On Tue, May 20, 2014 at 10:36 PM, Dario Taraborelli <dtaraborelli@wikimedia.org> wrote:
On May 20, 2014, at 10:09 PM, Sean Pringle <springle@wikimedia.org> wrote:

Hi!

I'd like to hear from stakeholders about purging old data from the eventlogging database. Yes, no, why [not], etc.

I understand from Ori that there is a 90 day retention policy, and that purging has been discussed previously but not addressed for various reasons. Certainly there are many timestamps older than 90 days still in the db, and apparently largely untouched by queries?

Perhaps we're in a better position now to do this properly what with data now in multiple places: log files, database, hadoop...
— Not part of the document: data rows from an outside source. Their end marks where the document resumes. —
--- config.mk ---
export PLATFORM = sky130hd
export DESIGN_NAME = pwmj_timer
export DESIGN_NICKNAME = d
export VERILOG_FILES = /design/src/rtl/pwmj_pkg.sv /design/src/rtl/pwmj_sweep.sv /design/src/rtl/pwmj_phase.sv /design/src/rtl/pwmj_timer.sv
export SDC_FILE = /design/constraint.sdc
export NUM_CORES = 1
export LEC_CHECK = 0
export BUFFER_PORTS_ARGS = -buffer_cell sky130_fd_sc_hd__buf_4
export CAP_MARGIN = 30
export CORE_ASPECT_RATIO = 0.9
export CORE_MARGIN = 4
export CORE_UTILIZATION = 50
export DETAILED_ROUTE_END_ITERATION = 12
export PLACE_DENSITY = 0.75
export SLEW_MARGIN = 40
export SYNTH_ARGS = -nofsm -noshare
export SYNTH_HDL_FRONTEND = slang
export SYNTH_HIERARCHICAL = 1
export SYNTH_SLANG_ARGS = --single-unit
--- constraint.sdc ---
create_clock -name clk -period 6.61 [get_ports clk]
set_clock_uncertainty 0.1 [all_clocks]
set_input_delay 0.3305 -clock clk [delete_from_list [all_inputs] [get_ports clk]]
set_output_delay 0.3305 -clock clk [all_outputs]
set_load 0.01 [all_outputs]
Can we please purge stuff? :-)

BR
Sean

Hi Sean, 

I sent a similar proposal to the internal list for preliminary feedback (see item 2 below)
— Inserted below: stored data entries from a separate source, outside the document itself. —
[src/rtl/secded_pkg.sv]
// Package: elaboration-time helpers for the SECDED encoder.
// Assumes: every argument is a small positive constant known at elaboration.
package secded_pkg;

    // Smallest check-bit count that covers k data bits plus the check bits themselves.
    function automatic int check_count(input int k);
        int m;
        m = 1;
        while ((1 << m) < (m + k + 1)) m = m + 1;
        return m;
    endfunction

    // True when p is a power of two (the position of a check bit).
    function automatic bit is_pow2(input int p);
        return (p > 0) && ((p & (p - 1)) == 0);
    endfunction

    // Hamming position of data bit idx: the (idx+1)-th position that is not a power of two.
    function automatic int data_pos(input int idx);
        int pos;
        int cnt;
        pos = 0;
        cnt = -1;
        while (cnt < idx) begin
            pos = pos + 1;
            if (!is_pow2(pos)) cnt = cnt + 1;
        end
        return pos;
    endfunction

endpackage

[src/rtl/secded_scatter.sv]
// Module: secded_scatter
// Spreads the data bits over the non-power-of-two Hamming positions, in
// ascending order, and leaves zeros at the check-bit positions.
// Assumes: N equals K plus the check-bit count for K.
module secded_scatter #(
    parameter int K = 8,
    parameter int N = 12
) (
    input  logic [K-1:0] data_i,
    output logic [N:1]   ham_o
);

    localparam int CHK_W = N - K;

    // Data bits go to their computed positions.
    for (genvar b = 0; b < K; b++) begin : g_data
        localparam int POS = secded_pkg::data_pos(b);
        assign ham_o[POS] = data_i[b];
    end

    // Check positions stay zero so that the check generator sees only data.
    for (genvar j = 0; j < CHK_W; j++) begin : g_hole
        assign ham_o[1 << j] = 1'b0;
    end

endmodule

[src/rtl/secded_checkgen.sv]
// Module: secded_checkgen
// Builds one even-parity check bit per index bit j over every Hamming position
// whose index has bit j set.
// Assumes: the check positions of ham_i are zero, or hold the check bits
// themselves (then the result is the syndrome).
module secded_checkgen #(
    parameter int N     = 12,
    parameter int CHK_W = 4
) (
    input  logic [N:1]       ham_i,
    output logic [CHK_W-1:0] check_o
);

    logic [CHK_W-1:0][N:1] terms;

    for (genvar j = 0; j < CHK_W; j++) begin : g_chk
        // Select the positions covered by check bit j.
        for (genvar i = 1; i <= N; i++) begin : g_pos
            if (((i >> j) & 1) == 1) begin : g_on
                assign terms[j][i] = ham_i[i];
            end else begin : g_off
                assign terms[j][i] = 1'b0;
            end
        end
        // Reduce the selected positions to a parity bit.
        assign check_o[j] = ^terms[j];
    end

endmodule

[src/rtl/secded_parity.sv]
// Module: secded_parity
// Even-parity bit over a vector of any width.
// Assumes: W is at least 1.
module secded_parity #(
    parameter int W = 12
) (
    input  logic [W-1:0] vec_i,
    output logic         par_o
);

    // XOR reduction gives the bit that makes the total even.
    assign par_o = ^vec_i;

endmodule

[src/rtl/secded_encoder.sv]
// Module: secded_encoder (top)
// Combinational SECDED encoder: data bits, Hamming check bits at power-of-two
// positions, and one overall parity bit placed at the MSB (P0_AT_LSB = 0) or
// at the LSB (P0_AT_LSB = 1) of the packed word.
// Assumes: K >= 1; there is no clock, so the outputs follow data_i directly.
module secded_encoder #(
    parameter int  K         = 8,
    parameter bit  P0_AT_LSB = 1'b0,
    localparam int CHK_W     = secded_pkg::check_count(K),
    localparam int W         = K + CHK_W + 1
) (
    input  logic [K-1:0]     data_i,
    output logic [W-1:0]     code_o,
    output logic [CHK_W-1:0] check_o,
    output logic             overall_o
);

    localparam int N = K + CHK_W;

    logic [N:1]       ham_data;
    logic [N:1]       ham_full;
    logic [CHK_W-1:0] chk;
    logic [CHK_W-1:0] synd;
    logic             p0;

    secded_scatter #(.K(K), .N(N)) u_scatter (
        .data_i (data_i),
        .ham_o  (ham_data)
    );

    secded_checkgen #(.N(N), .CHK_W(CHK_W)) u_checkgen (
        .ham_i   (ham_data),
        .check_o (chk)
    );

    // Insert the check bits at their power-of-two positions.
    for (genvar i = 1; i <= N; i++) begin : g_full
        if (secded_pkg::is_pow2(i)) begin : g_chk
            assign ham_full[i] = chk[$clog2(i)];
        end else begin : g_dat
            assign ham_full[i] = ham_data[i];
        end
    end

    secded_parity #(.W(N)) u_parity (
        .vec_i (ham_full),
        .par_o (p0)
    );

    // Pack the word with the overall parity bit at the chosen end.
    if (P0_AT_LSB) begin : g_lsb
        assign code_o = {ham_full, p0};
    end else begin : g_msb
        assign code_o = {p0, ham_full};
    end

    assign check_o   = chk;
    assign overall_o = p0;

    // Recompute the checks over the finished word to guard the assembly.
    secded_checkgen #(.N(N), .CHK_W(CHK_W)) u_synd (
        .ham_i   (ham_full),
        .check_o (synd)
    );

    // Check the assembled word against its own syndrome and parity.
    always_comb begin

        zero_syndrome_chk: assert (synd == '0);

        even_word_chk: assert ((^code_o) == 1'b0);

        parity_pin_chk: assert (P0_AT_LSB ? (code_o[0] == overall_o)
                                          : (code_o[W-1] == overall_o));

        zero_word_chk: assert ((data_i != '0) || (code_o == '0));
    end

    // Each data bit must reach its position in the packed word.
    for (genvar b = 0; b < K; b++) begin : g_dchk
        localparam int POS = secded_pkg::data_pos(b);
        localparam int BIT = P0_AT_LSB ? POS : POS - 1;
        always_comb begin

            data_place_chk: assert (code_o[BIT] == data_i[b]);
        end
    end

endmodule

[config.mk]
export PLATFORM = sky130hd
export DESIGN_NAME = secded_encoder
export DESIGN_NICKNAME = d
export VERILOG_FILES = /design/src/rtl/secded_pkg.sv /design/src/rtl/secded_scatter.sv /design/src/rtl/secded_checkgen.sv /design/src/rtl/secded_parity.sv /design/src/rtl/secded_encoder.sv
export SDC_FILE = /design/constraint.sdc
export NUM_CORES = 1
export LEC_CHECK = 0
export BUFFER_PORTS_ARGS = -buffer_cell sky130_fd_sc_hd__buf_2
export CORE_AREA = 2 2 39 41
export DETAILED_ROUTE_END_ITERATION = 16
export DIE_AREA = 0 0 41 43
export PLACE_DENSITY = 0.48
export REMOVE_ABC_BUFFERS = 1
export SYNTH_ARGS = -nofsm -noshare
export SYNTH_HDL_FRONTEND = slang
export SYNTH_SLANG_ARGS = --single-unit
[constraint.sdc]
create_clock -name vclk -period 1.5
set_input_delay 0.225 -clock vclk [all_inputs]
set_output_delay 0.225 -clock vclk [all_outputs]
set_load 0.01 [all_outputs]
Yosys cells after proc, flatten, opt, wreduce, memory -nomap -nowiden
Cells that the tools add are included.
{"block": "op_classes", "reduce_logical": 5}
{"op": "parity 12 bit", "count": 5}
{"block": "totals", "elab_cells": 5, "regBits": 0, "out_inout_bits": 18}

Depth between registers and ports, before layout
{"block": "logic_depth", "depth_word": 2, "mapped_depth": 4, "depth_no_buf": 3}

Cells and area by module
A second synthesis with hierarchy kept.
{"block": "hier_totals", "hier_cells": 40, "area_unflattened_um2": 407.9}
{"mod": "secded_checkgen", "instances": 1, "area_per_inst_um2": 175.2, "seq_area_each_um2": 0.0, "cells_per_inst": 12}
{"mod": "secded_parity", "instances": 1, "area_per_inst_um2": 101.3, "seq_area_each_um2": 0.0, "cells_per_inst": 10}
{"mod": "secded_scatter", "instances": 1, "area_per_inst_um2": 93.8, "seq_area_each_um2": 0.0, "cells_per_inst": 13}
{"mod": "secded_encoder", "instances": 1, "area_per_inst_um2": 37.5, "seq_area_each_um2": 0.0, "cells_per_inst": 5}

Worst setup path before layout
Ideal clock, no wire load.
{"block": "synth_timing", "kind": "input to output", "startpoint": "input data_i[0]", "endpoint": "output code_o[12]", "n_path_buf": 1, "slack_ns": -0.032, "arrival_time_ns": 1.307, "cell_stages": 4, "cell_sequence": "xnor3_1 > xnor2_2 > xnor2_1 > buf_4"}
{"block": "synth_via", "elab_chain_cells": 2, "word_cells_on_any_way": 3, "classes_between": "3 x reduce/logical"}
{"element": "from (decl)", "line_no": "secded_encoder.sv:12", "text": "input logic [K-1:0] data_i,"}
{"element": "parity 12 bit", "line_no": "secded_checkgen.sv:26", "text": "assign check_o[j] = ^terms[j];"}
{"element": "via check_o[0]", "line_no": "secded_encoder.sv:14", "text": "output logic [CHK_W-1:0] check_o,"}
{"element": "parity 12 bit", "line_no": "secded_parity.sv:12", "text": "assign par_o = ^vec_i;"}
{"element": "to (decl)", "line_no": "secded_encoder.sv:13", "text": "output logic [W-1:0] code_o,"}
The timed path passes the listed nets, and every way through them passes these cells.

Final worst setup path
{"block": "layout_timing", "startpoint": "input data_i[6]", "endpoint": "output code_o[12]"}
{"block": "layout_via", "elab_chain_cells": 2, "word_cells_on_any_way": 4, "classes_between": "4 x reduce/logical"}
{"element": "parity 12 bit", "line_no": "secded_checkgen.sv:26"}
{"element": "parity 12 bit (*)", "line_no": "secded_parity.sv:12"}
Mark *: on every way between the ends. The rest lies on a longest branch, timed or not.

==> impl_metrics.ini <==
[global_route]
grt_max_degree = 4
antenna_found_initial = 0
grt_pass1_vias = 161
grt_pass1_wl_microns = 683
grt_use_total_pct = 5.52
gr-total-overflow = 0

[min_path]
holdPathStages = 2
min_from = data_i[0]
min_path_type = primary input to primary output
hold_end = code_o[2]

[layout]
multi_input_area_sq_um = 158
n_fill_cell = 152
regArea_sq_um = 0
numSequentialCells = 0
finalInstanceArea_sq_um = 359
postLayoutCoreUtil_pct = 25.9
clock_buffers = 0
mostFrequentLayoutCell = buf_2
nets = 53
final_cell_mix = buf_2, buf_4, xnor2_1
drive_gt1_share_pct = 74.4
diodes = 0
synthToLayoutAreaGrowth_pct = 40.7

[power_and_ir_drop]
ir_worst_vdd_mv = 0.157
p_clk_share_pct = 0
p_per_area_mw_per_mm2 = 742
power_frac_seq_pct = 0
leakage_nw = 0.203
p_switching_mw = 0.130
internal-power_mw = 0.137
comb_power_share_pct = 100.0
switching_share_pct = 48.7

[cts]
cts_hold_buf = 0

[status]
status = completed

[placement]
dp_hpwl_microns = 499
place_congestion = 0.547
pre_cts_ws_ns = -0.0223
placed_area_sq_um = 323
portBuffers = 26

[timing]
final_hold_viol_count = 0
setup_violations = 0
finalMaxSlewViolations = 0
tightest_slew_ns = 0.244
fmax_mhz = 678
fin_crit_ns = 1.48
finalWorstSetupSlack_ns = 0.0247
whs_ns = 0.668
slew_headroom_pct = 83.7
finalCritPeriodShare_pct = 98.4
rsz0062_at_grt = yes

[synth]
synth_cells = 26
synthAdderAreaFrac_pct = 0
yosysSeqAreaShare_pct = 0
yosys-mux-area-fraction_pct = 0
syn_area_sq_um = 255
synth_top_family_by_area = XOR/XNOR gates
synth_compound_area_share_pct = 0
synthSimpleGateAreaFrac_pct = 0
synth-xor-area-share_pct = 61.8
avgSynthCellArea_sq_um = 9.82
ys.warnings.count = 0
yosys.cell_types.count = 6

[worst_setup_path]
crit_fanout = 2
path_delay_family = XOR/XNOR gates
slowest_stage = xor3_1
path_class = primary input to primary output
endpoint_kind = primary output
worst-path-buf-inv = 2
start_kind = primary input
crit_chain = buf_6 -> xor3_1 -> xor2_1 -> xnor2_1 -> buf_2
max_stage_delay_ns = 0.42
cp.required_ns = 1.27
worstPathArrival_ns = 1.25

[floorplanning]
core-area_sq_mm = 0.00138
start_util_pct = 18.4
die_y_microns = 43
num_rows = 14
die_width_microns = 41
fp.dieArea_sq_mm = 0.00176
ioPinCount = 26

[route]
drtAntennaViolNets = 0
drc_errors = 0
vias = 211
wl_microns = 515
drt_pass1_iterations = 1
drt-initial-drc-count = 0
vias_per_cell = 3.58
wl_per_cell_microns = 8.73

[job]
drv_cap = 0
## how the worst max path moves through the flow
stage	startpoint	to	slack, ns	cells after the start
after floorplan	data_i[0]	code_o[12]	0.005	3
after global placement	data_i[0]	code_o[12]	0.006	5
after detailed placement	data_i[0]	code_o[12]	-0.02	5
after CTS	data_i[7]	code_o[12]	-0.0003	5
after global routing	data_i[6]	code_o[12]	-0.07	5
final	data_i[6]	code_o[12]	0.02	5
## metal layers
layer  wire [microns]  GRT usage, %
met1              236          8.65
met2              184          8.75
met3               93             0
met4                0             0
met5                0             0
## area by class of cell
type	instances	share of cell area, %
Timing Repair Buffer	30	50.5
Multi-Input combinational cell	13	43.9
Tap cell	16	5.57
## cells in the mapped netlist
cell type  number  area, sq um
xnor2_1         5         43.8
xor3_1          1         23.8
buf_4          13         97.6
xnor2_2         2         32.5
xor2_1          4         35.0
xnor3_1         1         22.5
## cell families after synthesis
| kind of cell | Yosys count |
|---|---|
| xor gates and xnor gates | 13 |
| buffers and inverters | 13 |
## what timing repair did
action	in CTS	in global routing
buffers inserted	2	0
resized for setup	4	2
pin swaps	4	4
setup endpoints to repair	2	2
## metrics by stage
| step | total power [mW] | TNS, ns | instances |
|---|---|---|---|
| after CTS | 0.269 | -0.000343 | 59 |
| after detailed placement | 0.253 | -0.0417 | 57 |
| after global routing | 0.298 | -0.138 | 59 |
| after global placement | 0.251 | 0 | 57 |
| final | 0.266 | 0 | 59 |
| after floorplan | 0.134 | 0 | 13 |
## power groups by stage
| stage | clock network [mW] | logic [mW] | registers (mW) |
|---|---|---|---|
| 6_report | 0 | 0.266 | 0 |
| 3_3_place_gp | 0 | 0.251 | 0 |
| 2_1_floorplan | 0 | 0.134 | 0 |
| 3_5_place_dp | 0 | 0.253 | 0 |
| 5_1_grt | 0 | 0.298 | 0 |
| 4_1_cts | 0 | 0.269 | 0 |
(Power assumes the default switching activity.)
All, I wanted to hear your thoughts informally (before posting to the lists) on two ideas that have been floating around recently:

1) add support for optional sampling in EventLogging via JSON schemas (given the sheer number of teams who have asked for it). See https://bugzilla.wikimedia.org/show_bug.cgi?id=65500
Not to hijack the thread, but: to do this in the schema itself confuses the structure of the data with the mechanics of its use. I think having a couple of helpers in JavaScript and PHP for simple random sampling is sufficient.

2) introduce 90-day pruning by default for all logs, (adding a dedicated schema element to override the default).
Same problem. To illustrate: suppose we're two months into a data collection job. The researcher carelessly forgot to modify the pruning policy, so it's set to the default 90 days, whereas the researcher needs it for 180. At this point our options are:

1) Decline to help, even though there's a full month before the pruning kicks in.
2) Somehow alter the schema revision without creating a new revision. EventLogging assumes that schema revisions are immutable and it exploits this property to provide guarantees about data validity and consistency, so this is a nonstarter.
3) Create a new schema revision that declares a 180 day expiration and then populate its table with a copy of each event logged under the previous schema.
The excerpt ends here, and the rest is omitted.